Municipality of Minas Gerais, Brazil

Location of Umburatiba in the state of Minas Gerais, Brazil

Umburatiba is a Brazilian municipality located in the north-east of the state of Minas Gerais. Its population as of 2020 was 2,596 living in a total area of 405 km^{2}. The city belongs to the statistical mesoregion of Vale do Mucuri and to the statistical microregion of Nanuque. It became a municipality in 1962.

==Geography==
Umburatiba is located at an elevation of 238 meters on the state boundary with Bahia. The nearest major population center is Nanuque.

The distance to Nanuque is 100 km; and the distance to the state capital, Belo Horizonte, is 673 km.

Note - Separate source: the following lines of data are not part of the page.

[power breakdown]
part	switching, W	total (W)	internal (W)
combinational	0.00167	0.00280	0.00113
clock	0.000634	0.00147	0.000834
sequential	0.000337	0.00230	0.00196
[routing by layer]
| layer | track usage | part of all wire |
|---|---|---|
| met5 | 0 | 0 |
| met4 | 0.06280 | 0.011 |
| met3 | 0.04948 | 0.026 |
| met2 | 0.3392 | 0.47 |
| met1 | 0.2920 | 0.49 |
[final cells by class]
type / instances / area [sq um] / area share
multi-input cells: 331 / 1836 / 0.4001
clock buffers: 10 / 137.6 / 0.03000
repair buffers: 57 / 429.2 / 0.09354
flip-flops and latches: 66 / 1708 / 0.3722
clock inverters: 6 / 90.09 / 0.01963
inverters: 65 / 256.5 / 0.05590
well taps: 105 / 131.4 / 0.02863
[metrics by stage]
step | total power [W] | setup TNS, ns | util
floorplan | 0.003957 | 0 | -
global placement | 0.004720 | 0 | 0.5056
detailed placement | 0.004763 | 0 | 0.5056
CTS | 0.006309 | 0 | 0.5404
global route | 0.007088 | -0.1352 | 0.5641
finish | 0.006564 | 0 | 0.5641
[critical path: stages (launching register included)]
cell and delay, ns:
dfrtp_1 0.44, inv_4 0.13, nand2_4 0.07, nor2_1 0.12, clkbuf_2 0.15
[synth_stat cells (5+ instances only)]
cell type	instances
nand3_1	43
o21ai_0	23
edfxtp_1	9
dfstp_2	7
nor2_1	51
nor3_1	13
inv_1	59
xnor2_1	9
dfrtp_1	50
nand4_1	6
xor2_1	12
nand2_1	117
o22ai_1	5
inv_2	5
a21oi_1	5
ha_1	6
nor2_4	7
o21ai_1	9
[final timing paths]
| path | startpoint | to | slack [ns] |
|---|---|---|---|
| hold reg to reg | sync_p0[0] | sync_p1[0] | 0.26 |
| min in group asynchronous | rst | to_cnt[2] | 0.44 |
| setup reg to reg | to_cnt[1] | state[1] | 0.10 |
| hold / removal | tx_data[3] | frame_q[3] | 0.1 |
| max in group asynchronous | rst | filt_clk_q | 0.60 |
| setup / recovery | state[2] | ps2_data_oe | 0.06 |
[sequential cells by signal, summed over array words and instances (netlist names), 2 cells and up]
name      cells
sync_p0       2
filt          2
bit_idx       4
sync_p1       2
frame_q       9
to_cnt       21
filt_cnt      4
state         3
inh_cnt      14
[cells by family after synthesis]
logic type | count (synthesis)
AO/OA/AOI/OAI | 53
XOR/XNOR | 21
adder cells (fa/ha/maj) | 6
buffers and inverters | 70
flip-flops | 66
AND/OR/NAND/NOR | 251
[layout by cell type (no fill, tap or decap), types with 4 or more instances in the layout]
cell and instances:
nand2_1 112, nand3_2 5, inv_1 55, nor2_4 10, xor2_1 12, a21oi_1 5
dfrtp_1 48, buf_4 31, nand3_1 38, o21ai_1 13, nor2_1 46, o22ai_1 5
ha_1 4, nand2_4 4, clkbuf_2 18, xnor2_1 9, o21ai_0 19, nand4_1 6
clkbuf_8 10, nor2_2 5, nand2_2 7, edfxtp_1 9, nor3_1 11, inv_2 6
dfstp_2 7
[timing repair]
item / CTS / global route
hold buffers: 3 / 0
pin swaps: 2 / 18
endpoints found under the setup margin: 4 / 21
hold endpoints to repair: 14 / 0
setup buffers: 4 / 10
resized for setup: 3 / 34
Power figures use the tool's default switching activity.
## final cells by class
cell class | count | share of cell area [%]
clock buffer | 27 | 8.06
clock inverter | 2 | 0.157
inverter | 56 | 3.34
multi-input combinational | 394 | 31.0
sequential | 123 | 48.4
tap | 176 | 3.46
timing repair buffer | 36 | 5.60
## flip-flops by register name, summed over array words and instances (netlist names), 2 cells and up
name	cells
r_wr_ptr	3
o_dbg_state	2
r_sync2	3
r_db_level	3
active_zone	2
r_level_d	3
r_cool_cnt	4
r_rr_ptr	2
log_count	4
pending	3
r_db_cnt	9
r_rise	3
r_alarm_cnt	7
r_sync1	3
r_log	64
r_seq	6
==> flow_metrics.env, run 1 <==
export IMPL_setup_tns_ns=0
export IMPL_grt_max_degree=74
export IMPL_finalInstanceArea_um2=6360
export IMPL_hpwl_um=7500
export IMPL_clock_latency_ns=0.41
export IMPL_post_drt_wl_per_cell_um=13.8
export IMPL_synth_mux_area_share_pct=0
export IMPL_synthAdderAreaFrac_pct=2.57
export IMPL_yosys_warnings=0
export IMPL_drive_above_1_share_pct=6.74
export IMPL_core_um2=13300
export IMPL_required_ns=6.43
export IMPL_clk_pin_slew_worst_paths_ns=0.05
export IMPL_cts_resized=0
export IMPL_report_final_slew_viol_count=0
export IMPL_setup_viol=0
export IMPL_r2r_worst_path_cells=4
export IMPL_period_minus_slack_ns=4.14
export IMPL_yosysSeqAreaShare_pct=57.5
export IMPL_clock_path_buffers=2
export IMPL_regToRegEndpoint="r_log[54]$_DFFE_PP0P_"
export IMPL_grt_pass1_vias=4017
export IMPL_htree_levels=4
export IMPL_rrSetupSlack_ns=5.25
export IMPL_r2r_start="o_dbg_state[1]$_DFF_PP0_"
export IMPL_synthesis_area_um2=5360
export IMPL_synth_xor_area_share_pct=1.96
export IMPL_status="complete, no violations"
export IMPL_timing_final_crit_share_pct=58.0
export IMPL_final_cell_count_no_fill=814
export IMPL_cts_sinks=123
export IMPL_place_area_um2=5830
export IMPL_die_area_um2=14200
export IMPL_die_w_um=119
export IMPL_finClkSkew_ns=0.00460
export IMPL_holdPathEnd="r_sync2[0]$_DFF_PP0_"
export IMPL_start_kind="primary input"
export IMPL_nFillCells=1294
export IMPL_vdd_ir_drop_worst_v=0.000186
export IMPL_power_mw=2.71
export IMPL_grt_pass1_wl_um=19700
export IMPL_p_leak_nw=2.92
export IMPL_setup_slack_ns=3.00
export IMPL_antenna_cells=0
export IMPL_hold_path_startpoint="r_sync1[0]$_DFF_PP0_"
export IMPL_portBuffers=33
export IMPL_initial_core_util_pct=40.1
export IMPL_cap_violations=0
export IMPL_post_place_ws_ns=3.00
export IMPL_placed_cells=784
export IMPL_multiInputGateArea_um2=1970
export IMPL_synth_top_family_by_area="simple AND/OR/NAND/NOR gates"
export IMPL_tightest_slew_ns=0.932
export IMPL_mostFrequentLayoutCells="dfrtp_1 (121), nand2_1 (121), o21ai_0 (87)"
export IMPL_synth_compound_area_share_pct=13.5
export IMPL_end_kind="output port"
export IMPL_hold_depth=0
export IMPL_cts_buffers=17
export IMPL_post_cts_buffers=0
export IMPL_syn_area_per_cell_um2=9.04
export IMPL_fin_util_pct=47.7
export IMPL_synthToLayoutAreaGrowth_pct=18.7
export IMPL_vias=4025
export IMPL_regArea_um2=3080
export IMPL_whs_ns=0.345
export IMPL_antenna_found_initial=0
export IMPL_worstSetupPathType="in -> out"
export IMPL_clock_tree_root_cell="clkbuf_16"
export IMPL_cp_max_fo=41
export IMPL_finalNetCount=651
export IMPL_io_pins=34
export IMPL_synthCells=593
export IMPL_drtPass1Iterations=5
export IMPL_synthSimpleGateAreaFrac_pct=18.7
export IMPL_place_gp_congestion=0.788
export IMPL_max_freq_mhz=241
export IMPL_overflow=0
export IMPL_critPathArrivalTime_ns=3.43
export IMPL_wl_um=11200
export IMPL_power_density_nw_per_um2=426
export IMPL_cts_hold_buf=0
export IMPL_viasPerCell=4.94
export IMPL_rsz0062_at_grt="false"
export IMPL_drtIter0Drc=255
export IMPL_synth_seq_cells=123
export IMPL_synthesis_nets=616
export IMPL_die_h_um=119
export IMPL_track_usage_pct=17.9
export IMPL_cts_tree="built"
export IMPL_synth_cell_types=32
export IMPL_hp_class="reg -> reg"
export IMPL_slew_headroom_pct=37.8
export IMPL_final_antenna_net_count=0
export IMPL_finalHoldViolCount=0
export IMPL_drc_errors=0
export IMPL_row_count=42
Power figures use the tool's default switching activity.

Neighboring municipalities are: Machacalis, Bertópolis, Carlos Chagas, Itanhém (Bahia), and Medeiros Neto (Bahia).

==Economy==
The main economic activities are services, small industries, and subsistence agriculture. The GDP in 2005 was R$12 million, with 7 million from services, 1 million from industry, and 4 million from agriculture. There were 97 rural producers on 65,000 hectares of land. Only 9 farms had tractors (2006). 300 persons were dependent on agriculture. The main crops were coconuts, sugarcane, beans, and corn. There were 29,000 head of cattle (2006). There were no banks (2007) and 60 automobiles (74 motorcycles), giving a ratio of 45 inhabitants per automobile.

==Social indicators==
The social indicators rank it in the bottom tier of municipalities in the state.
- Municipal Human Development Index: 0.618 (2000)
- State ranking: 810 out of 853 municipalities as of 2000
- National ranking: 4,351 out of 5,138 municipalities as of 2000
- Literacy rate: 71%
- Life expectancy: 60 (average of males and females)
- Degree of urbanization: 55.81 (2000)
- Percentage of urban dwellings connected to sewage system: 70.90
- Infant mortality rate: 18.52

The highest ranking municipality in Minas Gerais in 2000 was Poços de Caldas with 0.841, while the lowest was Setubinha with 0.568. Nationally the highest was São Caetano do Sul in São Paulo with 0.919, while the lowest was Setubinha. In more recent statistics (considering 5,507 municipalities) Manari in the state of Pernambuco has the lowest rating in the country--0,467--putting it in last place.

==Health and education==
There were 4 health clinics (2 specialized) (2006). Patients with more serious health conditions are transported to Nanuque. Educational needs were met by 3 primary schools, 1 middle school, and 2 pre-primary schools.